El segundo es el rezago que llevamos en la vacunación. De ello trata Karin Slowing (médica, especialista en salud pública e investigadora social) en su artículo Tres años de pandemia y no se ha aprendido nada. De manera incontestable razona: «Luego de no alcanzar la meta, ¿cuál es el plan de ahora en adelante? ¿Se conformará el Gobierno con sus mediocres resultados actuales? ¿Cómo se replanteará la vacunación covid-19 de ahora en adelante, cuando el país se ha quedado prácticamente sin vacuna y no quieren comprar, aduciendo absurdos argumentos de «soberanía», cuando ya hay una ley que aprobó el Congreso, con la que se superó esa situación hace meses?»[3].
Mucha razón tiene la doctora Karin Slowing. Hasta el momento el gobierno no ha pasado de mendigar vacunas, cometer desacierto tras desacierto y ceder a otras dependencias dineros que habrían de estar sirviendo para hacerle frente a la pandemia.

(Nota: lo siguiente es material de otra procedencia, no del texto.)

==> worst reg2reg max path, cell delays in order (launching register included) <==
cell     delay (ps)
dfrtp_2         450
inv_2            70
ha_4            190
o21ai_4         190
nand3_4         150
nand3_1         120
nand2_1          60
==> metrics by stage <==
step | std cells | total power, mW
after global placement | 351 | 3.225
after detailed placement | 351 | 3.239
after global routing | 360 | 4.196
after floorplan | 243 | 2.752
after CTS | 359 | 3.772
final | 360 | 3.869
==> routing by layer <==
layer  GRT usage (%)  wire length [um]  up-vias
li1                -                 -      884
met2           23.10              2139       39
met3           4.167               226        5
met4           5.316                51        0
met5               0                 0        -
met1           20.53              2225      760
`src/rtl/div8_8_if.sv`:
```
// div8_8_if: start/done handshake and operand/result bus of the signed divider.
interface div8_8_if #(parameter int WIDTH = 8);
    logic             start;
    logic [WIDTH-1:0] a;
    logic [WIDTH-1:0] b;
    logic             busy;
    logic             done;
    logic [WIDTH-1:0] q;
    logic [WIDTH-1:0] r;
    logic             dz;
    modport master (output start, a, b, input busy, done, q, r, dz);
    modport slave  (input start, a, b, output busy, done, q, r, dz);
endinterface

```
`src/rtl/div8_8.sv`:
```
// div8_8: sequential signed radix-2 restoring divider, one quotient bit per clock, C-style truncation.
module div8_8 #(parameter int WIDTH = 8) (
    input  logic     clk,
    input  logic     rst_n,
    div8_8_if.slave  bus
);
    localparam int CW = $clog2(WIDTH);
    typedef enum logic [1:0] {IDLE, LOAD, CALC, FIX} state_t;
    state_t           state_q, state_d;
    logic [WIDTH-1:0] a_q, a_d, babs_q, babs_d, dvd_q, dvd_d, rem_q, rem_d;
    logic [WIDTH-1:0] q_q, q_d, r_q, r_d;
    logic [WIDTH:0]   rem_sh, trial;
    logic [CW-1:0]    cnt_q, cnt_d;
    logic             sq_q, sq_d, sr_q, sr_d, dz_q, dz_d, done_q, done_d;
    logic             accept;
    // done is registered out of FIX, so busy stays high through the done cycle
    assign accept   = state_q == IDLE && !done_q && bus.start;
    assign rem_sh   = {rem_q, dvd_q[WIDTH-1]};
    assign trial    = rem_sh - {1'b0, babs_q};
    assign bus.busy = state_q != IDLE || done_q;
    assign bus.done = done_q;
    assign bus.q    = q_q;
    assign bus.r    = r_q;
    assign bus.dz   = dz_q;
    always_comb begin
        state_d = state_q;
        a_d     = a_q;
        babs_d  = babs_q;
        dvd_d   = dvd_q;
        rem_d   = rem_q;
        cnt_d   = cnt_q;
        sq_d    = sq_q;
        sr_d    = sr_q;
        q_d     = q_q;
        r_d     = r_q;
        dz_d    = dz_q;
        done_d  = 1'b0;
        case (state_q)
            IDLE: if (accept) begin
                state_d = LOAD;
                a_d     = bus.a;
                sq_d    = bus.a[WIDTH-1] ^ bus.b[WIDTH-1];
                sr_d    = bus.a[WIDTH-1];
                dvd_d   = bus.a[WIDTH-1] ? -bus.a : bus.a;
                babs_d  = bus.b[WIDTH-1] ? -bus.b : bus.b;
            end
            LOAD: begin
                rem_d   = '0;
                cnt_d   = CW'(WIDTH - 1);
                state_d = CALC;
            end
            CALC: begin
                rem_d   = trial[WIDTH] ? rem_sh[WIDTH-1:0] : trial[WIDTH-1:0];
                dvd_d   = {dvd_q[WIDTH-2:0], ~trial[WIDTH]};
                cnt_d   = cnt_q - 1'b1;
                state_d = cnt_q == '0 ? FIX : CALC;
            end
            FIX: begin
                dz_d    = babs_q == '0;
                q_d     = babs_q == '0 ? '1 : sq_q ? -dvd_q : dvd_q;
                r_d     = babs_q == '0 ? a_q : sr_q ? -rem_q : rem_q;
                done_d  = 1'b1;
                state_d = IDLE;
            end
            default: state_d = IDLE;
        endcase
    end
    always_ff @(posedge clk or negedge rst_n) begin
        if (!rst_n) begin
            state_q <= IDLE;
            a_q     <= '0;
            babs_q  <= '0;
            dvd_q   <= '0;
            rem_q   <= '0;
            cnt_q   <= '0;
            sq_q    <= 1'b0;
            sr_q    <= 1'b0;
            q_q     <= '0;
            r_q     <= '0;
            dz_q    <= 1'b0;
            done_q  <= 1'b0;
        end else begin
            state_q <= state_d;
            a_q     <= a_d;
            babs_q  <= babs_d;
            dvd_q   <= dvd_d;
            rem_q   <= rem_d;
            cnt_q   <= cnt_d;
            sq_q    <= sq_d;
            sr_q    <= sr_d;
            q_q     <= q_d;
            r_q     <= r_d;
            dz_q    <= dz_d;
            done_q  <= done_d;
        end
    end
endmodule

```
`src/flat_wrapper.sv`:
```
// flat-port wrapper written by rule: the top's interface ports become plain ports
module div8_8_flat 
#(parameter int WIDTH = 8)
  (clk, rst_n, bus_start, bus_a, bus_b, bus_busy, bus_done, bus_q, bus_r, bus_dz);
  div8_8_if #(.WIDTH(WIDTH)) bus_i ();
  input  logic clk;
  input  logic rst_n;
  input wire logic [$bits(bus_i.start)-1:0] bus_start;
  input wire logic [$bits(bus_i.a)-1:0] bus_a;
  input wire logic [$bits(bus_i.b)-1:0] bus_b;
  output wire logic [$bits(bus_i.busy)-1:0] bus_busy;
  output wire logic [$bits(bus_i.done)-1:0] bus_done;
  output wire logic [$bits(bus_i.q)-1:0] bus_q;
  output wire logic [$bits(bus_i.r)-1:0] bus_r;
  output wire logic [$bits(bus_i.dz)-1:0] bus_dz;
  assign bus_i.start = bus_start;
  assign bus_i.a = bus_a;
  assign bus_i.b = bus_b;
  assign bus_busy = bus_i.busy;
  assign bus_done = bus_i.done;
  assign bus_q = bus_i.q;
  assign bus_r = bus_i.r;
  assign bus_dz = bus_i.dz;
  div8_8 #(.WIDTH(WIDTH)) u_core (.clk(clk), .rst_n(rst_n), .bus(bus_i));
endmodule
```
`config.mk`:
```
export PLATFORM = sky130hd
export DESIGN_NAME = div8_8_flat
export DESIGN_NICKNAME = d
export VERILOG_FILES = /design/src/rtl/div8_8_if.sv /design/src/rtl/div8_8.sv /design/src/flat_wrapper.sv
export SDC_FILE = /design/constraint.sdc
export NUM_CORES = 1
export LEC_CHECK = 0
export CAP_MARGIN = 20
export CORE_AREA = 2 2 86 121
export CTS_CLUSTER_SIZE = 12
export DETAILED_ROUTE_END_ITERATION = 8
export DIE_AREA = 0 0 88 123
export PLACE_DENSITY = 0.61
export SETUP_SLACK_MARGIN = 0.3
export SYNTH_ARGS = -nofsm -noshare
export SYNTH_HDL_FRONTEND = slang
export SYNTH_SLANG_ARGS = --single-unit
```
`constraint.sdc`:
```
create_clock -name clk -period 7.6 [get_ports clk]
set_input_delay 1.52 -clock clk [delete_from_list [all_inputs] [get_ports clk]]
set_output_delay 1.52 -clock clk [all_outputs]
set_load 0.02 [all_outputs]
```
==> results summary <==
The tightest slew margin relative to the limit is 0.271. The post-synthesis instance area is 3330 µm². The wire-length estimate of the detail-placed layout is 5390 µm. The average instance area after synthesis is ~9.2 µm². The peak supply drop came out at 218 µV. The worst setup slack after layout came out at 4380 ps. The floorplan step set the die height to between 100 and 150 µm. In this run, synthesis produced a sequential element count of 56.

The share of post-route cells with drive strength above 1 is 0.0923. The measured slew at the worst slew-check pin is around 1100 ps. The number of global-route vias before repair came out at 2,433. The floorplan row count is 43. The diode insertion count for antenna repair came out at 0. The first-pass GRT wire length is ~12,000 µm. The final count of negative-setup-slack endpoints came out at 0. The critical path start-end classification is flop to output pin. The count of buffers from port buffering is 37. The sink of the worst hold path is u_core.cnt_q[0]. The die area came out at 10,800 µm². Counting instances, the worst hold path has a depth of 1. The core region is 9740 µm².

In this run the critical register-to-register path is captured at u_core.rem_q[0]. The most used flip-flop cell after synthesis is dfrtp_1. The last weighted congestion value of the routability-driven placer is 0.823. The count of cells along the worst register-to-register path is 10. For this block, the initial DRC count from the detailed router was ~140.

The DRC violation count after routing is 0. Using the TritonRoute via totals, the vias-per-cell ratio works out to 4.85. The total overflow left after global routing is 0.

For the worst setup path, the data required time is 6080 ps. The number of setup buffers added after CTS is 0. The initial standard-cell utilization of the core came out at 0.342.

In this run the worst path has a maximum fanout of 4. Leaving out fill and tap cells, the most frequent cells in the layout are dfrtp_1, nand2_1, clkdlybuf4s50_1. The number of warnings printed during yosys synthesis came out at 0. The fmax is 311 MHz.

In this run the static leakage power is about 1.7 nW. For this design the top-level I/O count stands at 38. The routed wire length came out at just over 7000 µm.

The initial antenna violation count came out at 0. The data arrival time of the critical path came out at 1700 ps. The final design utilization is 0.405. Synthesis produced a netlist with a net count of 398. Buffers inserted during clock tree synthesis total 5.

The part of the cycle the worst path needs is 0.424. The net count of the finished layout is 428. The most common cell after layout, fill and taps aside is dfrtp_1. For this design, the CTS-stage hold fixing added 0 buffers. The average wire length per cell after detail routing came out at 13.6 µm. The number of nets with antenna violations after routing is 0. The startpoint identified for the worst hold timing path is u_core.cnt_q[0].

The sink count of the clock tree came out at 56. The count of mapped cells out of synthesis is 360. The sequential fraction of the synthesis area came out at 0.421. The insertion delay to the later sink of the worst-skew pair is 300 ps.

The total iterations of the first detailed-routing run came out at 4. The flop-to-flop setup slack is 4820 ps. The total global routing track utilization is 0.140. Setup repair after global routing left no endpoint under its margin. In this run the power density over the cells is 453 nW/µm². STA classifies the critical path startpoint as a flop. The critical path endpoint category is an output pin. The width of the die came out at 88 µm. The detailed router placed between 2,000 and 3,000 vias in this run.

The post-synthesis async set-or-reset flop share came out at 1.00. The CTS tree is yes. The synthesized design contains 0 enable-type register cells. At the placement stage, the worst setup path has a slack of ~4200 ps. The shortest clock period the worst path allows after layout is 3220 ps. The clock tree synthesis step divided the H-tree into 2 levels. The largest net degree at the start of global routing came out at 57. Across the run, the number of max-cap violations was 0. The final hold violation count is 0. The worst register-to-register path begins at u_core.dvd_q[7]. The final clock skew is 7.42 ps. The longest clock path from root to sink contains 2 buffers. The summed negative setup slack over all endpoints is 0 ps.

The number of distinct standard cells referenced by the synthesized netlist is 41. Clock-pin slew was measured on the worst setup and hold paths at 70 ps. The number of cells upsized or downsized after cts came out at 0. The max-slew violation count is 0.

The run finished with clean final reports. The tightest min-delay check is of the flop to flop type. The area growth from synthesis to layout came out at 18.5%. The tree is rooted in a clkbuf_16.
==> area by class of cell <==
type	instances	area (µm²)
Fill cell	948	5790
Clock inverter	1	5.00
Inverter	32	120
Timing Repair Buffer	40	385
Sequential cell	56	1400
Multi-Input combinational cell	255	1740
Clock buffer	6	129
Tap cell	135	169
==> report_power, final <==
group | internal (mW) | total, mW | leakage [nW] | switching, mW
Sequential | 0.429 | 0.546 | 0.683 | 0.117
Clock | 0.120 | 0.221 | 0.0667 | 0.101
Combinational | 0.471 | 1.02 | 0.996 | 0.550
==> logic make-up after synthesis <==
group | synth area share
fa+ha+maj | 0.0737
compound gates | 0.152
mux | 0.0850
buf+inv | 0.0575
xor+xnor | 0.0737
flops | 0.421
simple gates | 0.137
==> cells in the mapped netlist, types with 2 or more instances <==
cell type	instances	area share
nand2_1	37	0.042
mux2i_1	5	0.015
inv_1	32	0.036
mux2_2	18	0.061
a21oi_1	24	0.036
o22ai_1	6	0.011
mux2_4	2	0.0090
or4_1	2	0.0045
clkbuf_1	16	0.018
ha_1	18	0.068
nor2b_1	6	0.011
or3_1	4	0.0075
o31ai_1	7	0.016
nor4_1	3	0.0056
a31oi_1	11	0.021
xor2_1	13	0.034
xnor2_1	15	0.039
nor2_1	25	0.028
nor3_1	8	0.012
nand3_1	4	0.0060
o21ai_0	28	0.042
dfrtp_1	56	0.42
nand2b_1	2	0.0038
==> stage by stage <==
| step | std cells | total power [mW] | cell area [µm²] | hold WS [ps] |
|---|---|---|---|---|
| floorplan | 360 | 1.31 | 3330 | 440 |
| global placement | 517 | 1.56 | 3810 | 461 |
| detailed placement | 517 | 1.57 | 3810 | 463 |
| CTS | 524 | 1.80 | 3940 | 472 |
| global route | 525 | 1.95 | 3950 | 501 |
| finish | 525 | 1.79 | 3950 | 467 |
==> sequential cells by signal (all words and copies together), names as in the netlist <==
register	flops
u_core.babs_q	8
u_core.bus.q	8
u_core.bus.r	8
u_core.dvd_q	8
u_core.rem_q	8
u_core.a_q	7
u_core.cnt_q	3
u_core.state_q	2
u_core.bus.done	1
u_core.bus.dz	1
u_core.sq_q	1
u_core.sr_q	1
==> worst max path at each step <==
stage	start	end	slack, ps	cells past startpoint
global route	u_core.state_q[0]	bus_busy	4300	4
global placement	bus_start	u_core.dvd_q[0]	4290	7
detailed placement	bus_start	u_core.dvd_q[6]	4230	5
CTS	u_core.state_q[0]	bus_busy	4380	4
finish	u_core.state_q[0]	bus_busy	4380	4
floorplan	bus_b[1]	u_core.babs_q[5]	4980	5
==> layer usage <==
| layer | global-route usage | vias to the layer above | part of all wire | routed length, µm |
|---|---|---|---|---|
| li1 | - | 1300 | - | - |
| met1 | 0.179 | 1204 | 0.46 | 3270 |
| met2 | 0.237 | 33 | 0.50 | 3530 |
| met3 | 0.0180 | 8 | 0.023 | 163 |
| met4 | 0.0558 | 0 | 0.021 | 147 |
| met5 | 0 | - | 0 | 0 |
==> critical path: stages, from the launching register on <==
cell             delay, ps
dfrtp_1                370
inv_1                   90
ha_1                   260
nand2b_1                90
clkdlybuf4s50_1        600
(Power assumes the default switching activity.)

De tal manera, esa vinculación que hace Bárbara Tuchman en cuanto la plaga del siglo XIV asociada a los cascos de jinetes que superan los cuatro de la visión de san Juan, se ha vuelto una constante histórica en nuestro país. Las ya de por sí averiadas defensas que teníamos antes de la crisis no dan para más y se hace necesario partir de cero para afrontar la pandemia y las perversidades que la acompañan.
Hay quienes piensan que los desatinos gubernamentales no son tales sino un continuo del genocidio. ¿Podrán las autoridades demostrar lo contrario? Sus acciones en las próximas semanas nos darán la respuesta.
[2] Tuchman, Bárbara W. (1979). Un espejo lejano. España: Argos Vergara. Pág. 13.